> [What you should do] Restate each entry shown beneath this instruction, keeping its wording intact.

> [Records shown]
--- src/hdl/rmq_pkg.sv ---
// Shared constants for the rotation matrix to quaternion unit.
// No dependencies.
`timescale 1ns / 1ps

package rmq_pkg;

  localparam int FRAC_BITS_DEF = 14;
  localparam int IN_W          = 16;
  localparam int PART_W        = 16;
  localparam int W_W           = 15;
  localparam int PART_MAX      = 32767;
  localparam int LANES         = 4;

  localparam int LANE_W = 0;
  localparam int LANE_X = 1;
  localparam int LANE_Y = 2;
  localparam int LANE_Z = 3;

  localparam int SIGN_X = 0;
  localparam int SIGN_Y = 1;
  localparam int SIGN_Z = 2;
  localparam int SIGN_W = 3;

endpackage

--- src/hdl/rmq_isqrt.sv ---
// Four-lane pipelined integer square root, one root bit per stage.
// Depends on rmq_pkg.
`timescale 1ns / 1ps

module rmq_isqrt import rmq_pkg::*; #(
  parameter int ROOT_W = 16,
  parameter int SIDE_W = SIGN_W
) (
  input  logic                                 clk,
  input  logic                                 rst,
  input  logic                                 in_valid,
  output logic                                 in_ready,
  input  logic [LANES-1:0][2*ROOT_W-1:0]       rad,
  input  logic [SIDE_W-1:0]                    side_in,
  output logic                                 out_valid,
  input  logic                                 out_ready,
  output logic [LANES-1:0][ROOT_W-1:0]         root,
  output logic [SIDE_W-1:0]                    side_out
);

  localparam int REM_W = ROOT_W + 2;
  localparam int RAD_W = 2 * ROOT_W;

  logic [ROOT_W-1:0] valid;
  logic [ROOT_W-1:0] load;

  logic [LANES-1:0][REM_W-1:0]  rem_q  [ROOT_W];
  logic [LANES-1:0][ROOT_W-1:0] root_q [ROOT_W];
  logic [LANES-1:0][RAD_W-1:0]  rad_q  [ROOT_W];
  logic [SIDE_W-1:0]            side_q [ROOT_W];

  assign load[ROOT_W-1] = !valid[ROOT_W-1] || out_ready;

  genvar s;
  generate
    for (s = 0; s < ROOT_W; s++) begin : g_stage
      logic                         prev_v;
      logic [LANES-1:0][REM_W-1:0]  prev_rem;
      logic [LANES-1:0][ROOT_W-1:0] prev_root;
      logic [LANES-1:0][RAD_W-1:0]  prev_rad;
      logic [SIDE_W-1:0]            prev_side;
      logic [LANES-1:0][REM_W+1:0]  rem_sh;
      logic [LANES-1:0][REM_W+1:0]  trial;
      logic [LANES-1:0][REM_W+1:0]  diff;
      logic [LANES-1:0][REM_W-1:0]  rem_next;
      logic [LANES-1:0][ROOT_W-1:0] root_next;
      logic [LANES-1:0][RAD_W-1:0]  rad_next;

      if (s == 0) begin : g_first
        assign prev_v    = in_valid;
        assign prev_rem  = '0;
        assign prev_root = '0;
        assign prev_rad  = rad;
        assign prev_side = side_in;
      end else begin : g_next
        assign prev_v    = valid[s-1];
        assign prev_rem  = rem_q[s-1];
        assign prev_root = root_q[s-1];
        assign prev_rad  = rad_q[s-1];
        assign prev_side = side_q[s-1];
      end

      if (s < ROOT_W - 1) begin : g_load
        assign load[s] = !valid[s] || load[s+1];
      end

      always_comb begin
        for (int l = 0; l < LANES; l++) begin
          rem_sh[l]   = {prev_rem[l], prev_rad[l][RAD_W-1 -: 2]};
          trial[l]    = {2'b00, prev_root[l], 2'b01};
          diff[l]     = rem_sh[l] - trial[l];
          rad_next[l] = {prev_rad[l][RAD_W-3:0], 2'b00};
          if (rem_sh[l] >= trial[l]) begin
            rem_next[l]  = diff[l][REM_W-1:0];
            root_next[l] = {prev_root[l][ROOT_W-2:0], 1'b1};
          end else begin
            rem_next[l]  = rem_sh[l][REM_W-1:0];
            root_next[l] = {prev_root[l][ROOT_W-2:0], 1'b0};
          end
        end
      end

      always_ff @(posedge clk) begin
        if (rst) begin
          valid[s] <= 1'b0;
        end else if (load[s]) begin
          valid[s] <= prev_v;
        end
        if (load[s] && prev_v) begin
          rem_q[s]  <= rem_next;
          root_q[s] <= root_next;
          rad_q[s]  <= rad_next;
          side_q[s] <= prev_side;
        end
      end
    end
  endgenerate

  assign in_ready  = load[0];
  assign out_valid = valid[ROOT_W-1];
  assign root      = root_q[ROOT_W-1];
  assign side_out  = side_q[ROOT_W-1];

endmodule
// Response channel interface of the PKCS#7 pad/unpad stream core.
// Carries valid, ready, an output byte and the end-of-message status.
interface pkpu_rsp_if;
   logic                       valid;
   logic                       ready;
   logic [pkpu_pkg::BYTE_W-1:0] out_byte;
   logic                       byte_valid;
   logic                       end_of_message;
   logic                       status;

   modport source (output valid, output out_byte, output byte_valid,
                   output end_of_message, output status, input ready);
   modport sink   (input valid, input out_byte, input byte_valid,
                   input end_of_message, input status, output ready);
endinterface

> [Output for this task]
--- src/hdl/rmq_pkg.sv ---
// Shared constants for the rotation matrix to quaternion unit.
// No dependencies.
`timescale 1ns / 1ps

package rmq_pkg;

  localparam int FRAC_BITS_DEF = 14;
  localparam int IN_W          = 16;
  localparam int PART_W        = 16;
  localparam int W_W           = 15;
  localparam int PART_MAX      = 32767;
  localparam int LANES         = 4;

  localparam int LANE_W = 0;
  localparam int LANE_X = 1;
  localparam int LANE_Y = 2;
  localparam int LANE_Z = 3;

  localparam int SIGN_X = 0;
  localparam int SIGN_Y = 1;
  localparam int SIGN_Z = 2;
  localparam int SIGN_W = 3;

endpackage

--- src/hdl/rmq_isqrt.sv ---
// Four-lane pipelined integer square root, one root bit per stage.
// Depends on rmq_pkg.
`timescale 1ns / 1ps

module rmq_isqrt import rmq_pkg::*; #(
  parameter int ROOT_W = 16,
  parameter int SIDE_W = SIGN_W
) (
  input  logic                                 clk,
  input  logic                                 rst,
  input  logic                                 in_valid,
  output logic                                 in_ready,
  input  logic [LANES-1:0][2*ROOT_W-1:0]       rad,
  input  logic [SIDE_W-1:0]                    side_in,
  output logic                                 out_valid,
  input  logic                                 out_ready,
  output logic [LANES-1:0][ROOT_W-1:0]         root,
  output logic [SIDE_W-1:0]                    side_out
);

  localparam int REM_W = ROOT_W + 2;
  localparam int RAD_W = 2 * ROOT_W;

  logic [ROOT_W-1:0] valid;
  logic [ROOT_W-1:0] load;

  logic [LANES-1:0][REM_W-1:0]  rem_q  [ROOT_W];
  logic [LANES-1:0][ROOT_W-1:0] root_q [ROOT_W];
  logic [LANES-1:0][RAD_W-1:0]  rad_q  [ROOT_W];
  logic [SIDE_W-1:0]            side_q [ROOT_W];

  assign load[ROOT_W-1] = !valid[ROOT_W-1] || out_ready;

  genvar s;
  generate
    for (s = 0; s < ROOT_W; s++) begin : g_stage
      logic                         prev_v;
      logic [LANES-1:0][REM_W-1:0]  prev_rem;
      logic [LANES-1:0][ROOT_W-1:0] prev_root;
      logic [LANES-1:0][RAD_W-1:0]  prev_rad;
      logic [SIDE_W-1:0]            prev_side;
      logic [LANES-1:0][REM_W+1:0]  rem_sh;
      logic [LANES-1:0][REM_W+1:0]  trial;
      logic [LANES-1:0][REM_W+1:0]  diff;
      logic [LANES-1:0][REM_W-1:0]  rem_next;
      logic [LANES-1:0][ROOT_W-1:0] root_next;
      logic [LANES-1:0][RAD_W-1:0]  rad_next;

      if (s == 0) begin : g_first
        assign prev_v    = in_valid;
        assign prev_rem  = '0;
        assign prev_root = '0;
        assign prev_rad  = rad;
        assign prev_side = side_in;
      end else begin : g_next
        assign prev_v    = valid[s-1];
        assign prev_rem  = rem_q[s-1];
        assign prev_root = root_q[s-1];
        assign prev_rad  = rad_q[s-1];
        assign prev_side = side_q[s-1];
      end

      if (s < ROOT_W - 1) begin : g_load
        assign load[s] = !valid[s] || load[s+1];
      end

      always_comb begin
        for (int l = 0; l < LANES; l++) begin
          rem_sh[l]   = {prev_rem[l], prev_rad[l][RAD_W-1 -: 2]};
          trial[l]    = {2'b00, prev_root[l], 2'b01};
          diff[l]     = rem_sh[l] - trial[l];
          rad_next[l] = {prev_rad[l][RAD_W-3:0], 2'b00};
          if (rem_sh[l] >= trial[l]) begin
            rem_next[l]  = diff[l][REM_W-1:0];
            root_next[l] = {prev_root[l][ROOT_W-2:0], 1'b1};
          end else begin
            rem_next[l]  = rem_sh[l][REM_W-1:0];
            root_next[l] = {prev_root[l][ROOT_W-2:0], 1'b0};
          end
        end
      end

      always_ff @(posedge clk) begin
        if (rst) begin
          valid[s] <= 1'b0;
        end else if (load[s]) begin
          valid[s] <= prev_v;
        end
        if (load[s] && prev_v) begin
          rem_q[s]  <= rem_next;
          root_q[s] <= root_next;
          rad_q[s]  <= rad_next;
          side_q[s] <= prev_side;
        end
      end
    end
  endgenerate

  assign in_ready  = load[0];
  assign out_valid = valid[ROOT_W-1];
  assign root      = root_q[ROOT_W-1];
  assign side_out  = side_q[ROOT_W-1];

endmodule
// Response channel interface of the PKCS#7 pad/unpad stream core.
// Carries valid, ready, an output byte and the end-of-message status.
interface pkpu_rsp_if;
   logic                       valid;
   logic                       ready;
   logic [pkpu_pkg::BYTE_W-1:0] out_byte;
   logic                       byte_valid;
   logic                       end_of_message;
   logic                       status;

   modport source (output valid, output out_byte, output byte_valid,
                   output end_of_message, output status, input ready);
   modport sink   (input valid, input out_byte, input byte_valid,
                   input end_of_message, input status, output ready);
endinterface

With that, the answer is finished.